A Familiar Disaster: In Benguet Town, the Ground Shakes and Houses Disappear

The sinking of portions of Mankayan town, in which at least five houses were destroyed, occurred despite warning signs. And many residents point to the decades-old mining in the area as the culprit in the disaster.

By LYN V. RAMO
Northern Dispatch

MANKAYAN, Benguet, the Philippines — Odellon Wallang and two of his children were inside their house along Aurora Street in this town at around 11:45 in the morning of June 5 when they were jolted by a loud crashing sound that he likened to a plane crash.

Wallang rushed to the window to see the whole mountainside going down. “I caught a glimpse of the tail of the mountain sliding down,” he told Nordis.

Immediately, he went out to warn his neighbors but only to find them packing, some already fleeing. Wallang returned to pick up his kids. By then, the trail to the main road of the town was already gone.

“I kicked the fence off, gathered my children and, not long after we left, our house went down,” Wallang said. He was still shaking, his voice quivering as he retold his close encounter with disaster.

Five other houses also collapsed, Wallang said. These belonged the families of Pedro Casaldo, Ben Asiong, Abdon Costian, Salvador Pacsayan and Gloria Ticuala. The last three were grade-school teachers of this town.

Last week’s disaster, which may have been triggered by the nonstop rain here two days before the area practically caved in, was just the latest in similar incidents here that many attribute to mining.

There has been major ground subsidence in the area over the years. The last occurred in 1999, when some 55 houses were pulled down by a landslide. Ticuala, one of the teachers, had actually left the place after the 1999 tragedy but returned here subsequently, only to suffer the same fate again.

Warning Signs

A teacher from the Lepanto National High School said a rip-rapped wall at the school had been bulging, indicating a weakening in the wall and warning of an impending collapse. “It was full of mud,” the teacher said.

Pablo Khayog Jr., principal of the Mankayan National High School, had noticed a tree inside the campus changed position. He said he even called the attention of town officials, in a letter he sent them in March.
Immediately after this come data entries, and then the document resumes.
**src/rtl/ppd_pkg.sv**
```systemverilog
package ppd_pkg;
    typedef enum logic [1:0] {
        S_IDLE,
        S_ARMED,
        S_TRACK,
        S_LOCKED
    } ppd_state_e;
endpackage

```
**src/rtl/ppd_gap_timer.sv**
```systemverilog
module ppd_gap_timer #(
    parameter int MAX_SPAN = 4,
    localparam int GAP_W = $clog2(MAX_SPAN + 1)
) (
    input  logic             clk,
    input  logic             rst_n,
    input  logic             clr,
    input  logic             pulse,
    output logic [GAP_W-1:0] gap
);
    // Cells elapsed since the last pulse; saturates at the widest spacing.
    always_ff @(posedge clk or negedge rst_n) begin
        if (!rst_n) begin
            gap <= '0;
        end else if (clr) begin
            gap <= '0;
        end else if (pulse) begin
            gap <= GAP_W'(1);
        end else if (gap != '0 && gap < GAP_W'(MAX_SPAN)) begin
            gap <= gap + GAP_W'(1);
        end
    end

    // the interval count never runs past the widest spacing
    a_r9_gap_bound: assert property (@(posedge clk) disable iff (!rst_n)
        gap <= GAP_W'(MAX_SPAN));
endmodule

```
**src/rtl/ppd_run_counter.sv**
```systemverilog
module ppd_run_counter #(
    parameter int RUN_MAX = 32,
    localparam int RUN_W = $clog2(RUN_MAX + 1)
) (
    input  logic             clk,
    input  logic             rst_n,
    input  logic             clr,
    input  logic             inc,
    output logic [RUN_W-1:0] run
);
    always_ff @(posedge clk or negedge rst_n) begin
        if (!rst_n) begin
            run <= '0;
        end else if (clr) begin
            run <= '0;
        end else if (inc) begin
            run <= run + RUN_W'(1);
        end
    end

    // the run count stays within the longest target
    a_r3_run_bound: assert property (@(posedge clk) disable iff (!rst_n)
        run <= RUN_W'(RUN_MAX));
endmodule

```
**src/rtl/ppd_run_detector.sv**
```systemverilog
module ppd_run_detector
    import ppd_pkg::*;
#(
    parameter int SEL_W     = 2,
    parameter int RUN_LONG  = 32,
    parameter int RUN_SHORT = 16
) (
    input  logic             clk,
    input  logic             rst_n,
    input  logic             rd_gate,
    input  logic             zps_done,
    input  logic [SEL_W-1:0] pat_sel,
    input  logic             pulse_in,
    output logic             pre_det
);
    localparam int MAX_SPAN = 1 << SEL_W;
    localparam int GAP_W    = $clog2(MAX_SPAN + 1);
    localparam int RUN_W    = $clog2(RUN_LONG + 1);

    ppd_state_e        st, nxt;
    logic [SEL_W-1:0]  sel_q;
    logic [GAP_W-1:0]  gap;
    logic [GAP_W-1:0]  spacing;
    logic [RUN_W-1:0]  run_cnt;
    logic [RUN_W-1:0]  run_tgt;
    logic              sel_chg, interval_ok, overdue;
    logic              run_clr, run_inc;

    assign spacing     = GAP_W'(pat_sel) + GAP_W'(1);
    assign run_tgt     = (pat_sel == {SEL_W{1'b1}}) ? RUN_W'(RUN_SHORT) : RUN_W'(RUN_LONG);
    assign sel_chg     = (pat_sel != sel_q);
    assign interval_ok = (gap == spacing);
    assign overdue     = (gap == spacing);

    ppd_gap_timer #(.MAX_SPAN(MAX_SPAN)) u_gap (
        .clk   (clk),
        .rst_n (rst_n),
        .clr   (!rd_gate),
        .pulse (pulse_in),
        .gap   (gap)
    );

    ppd_run_counter #(.RUN_MAX(RUN_LONG)) u_run (
        .clk   (clk),
        .rst_n (rst_n),
        .clr   (run_clr),
        .inc   (run_inc),
        .run   (run_cnt)
    );

    // State register
    always_ff @(posedge clk or negedge rst_n) begin
        if (!rst_n) begin
            st    <= S_IDLE;
            sel_q <= '0;
        end else begin
            st    <= nxt;
            sel_q <= pat_sel;
        end
    end

    // Transitions: ARM, REFER, GOOD, SLIP, LOST, LOCK, DROP
    always_comb begin
        nxt     = st;
        run_clr = 1'b0;
        run_inc = 1'b0;
        unique case (st)
            S_IDLE: begin
                if (rd_gate && zps_done) nxt = S_ARMED;             // ARM
            end
            S_ARMED: begin
                if (pulse_in) nxt = S_TRACK;                          // REFER
            end
            S_TRACK: begin
                if (sel_chg) begin                                    // LOST (select)
                    nxt     = S_ARMED;
                    run_clr = 1'b1;
                end else if (pulse_in) begin
                    if (interval_ok) begin                            // GOOD
                        run_inc = 1'b1;
                        if (run_cnt == run_tgt - RUN_W'(1)) nxt = S_LOCKED; // LOCK
                    end else begin                                    // SLIP
                        run_clr = 1'b1;
                    end
                end else if (overdue) begin                           // LOST (gap)
                    nxt     = S_ARMED;
                    run_clr = 1'b1;
                end
            end
            S_LOCKED: begin
                nxt = S_LOCKED;
            end
            default: nxt = S_IDLE;
        endcase
        if (!rd_gate) begin                                           // DROP
            nxt     = S_IDLE;
            run_clr = 1'b1;
            run_inc = 1'b0;
        end
    end

    // Outputs
    always_comb begin
        pre_det = (st == S_LOCKED);
    end

    // latched flag holds while the gate stays high
    a_r6_flag_holds: assert property (@(posedge clk) disable iff (!rst_n)
        (pre_det && rd_gate) |=> pre_det);

    // gate low clears flag and both counters on the next edge
    a_r7_drop_clears: assert property (@(posedge clk) disable iff (!rst_n)
        !rd_gate |=> (!pre_det && run_cnt == '0 && gap == '0));

    // the flag rises only from a run one short of its target
    a_r3_lock_count: assert property (@(posedge clk) disable iff (!rst_n)
        $rose(pre_det) |-> ($past(run_cnt) == $past(run_tgt) - RUN_W'(1)));

    // a select change while tracking drops the run
    a_r10_sel_restart: assert property (@(posedge clk) disable iff (!rst_n)
        (st == S_TRACK && sel_chg && rd_gate) |=> (run_cnt == '0 && st == S_ARMED));
endmodule

```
“They did not bother to investigate. They could have done some mitigating measures,” Khayog told Nordis in an interview Wednesday.

The sinking occurred in the former site of the Mankayan Central School (MCS) to the Mankayan National School (MNHS) athletic oval. MCS is now inside the MNHS campus since it was displaced by a similar disaster in 1999.

The octagon-shaped canteen of the school and a portion of the athletic oval also collapsed, with more cracks evident on the ground just a few meters from the outdoor stage, prompting school and town officials to fence off the subsidence area and organize a 24-hour watch.

“We are closely monitoring the subsidence area. When it rains incessantly, classes would be suspended automatically,” Khayog said.

Not Blaming the Mines

In the absence of an independent investigation, town officials chose to refrain from stating that large-scale mining activities are responsible for the collapse of Aurora.

Residents, however, insisted that the abandoned and sealed underground tunnels may have already collapsed and may have triggered the disastrous ground movement.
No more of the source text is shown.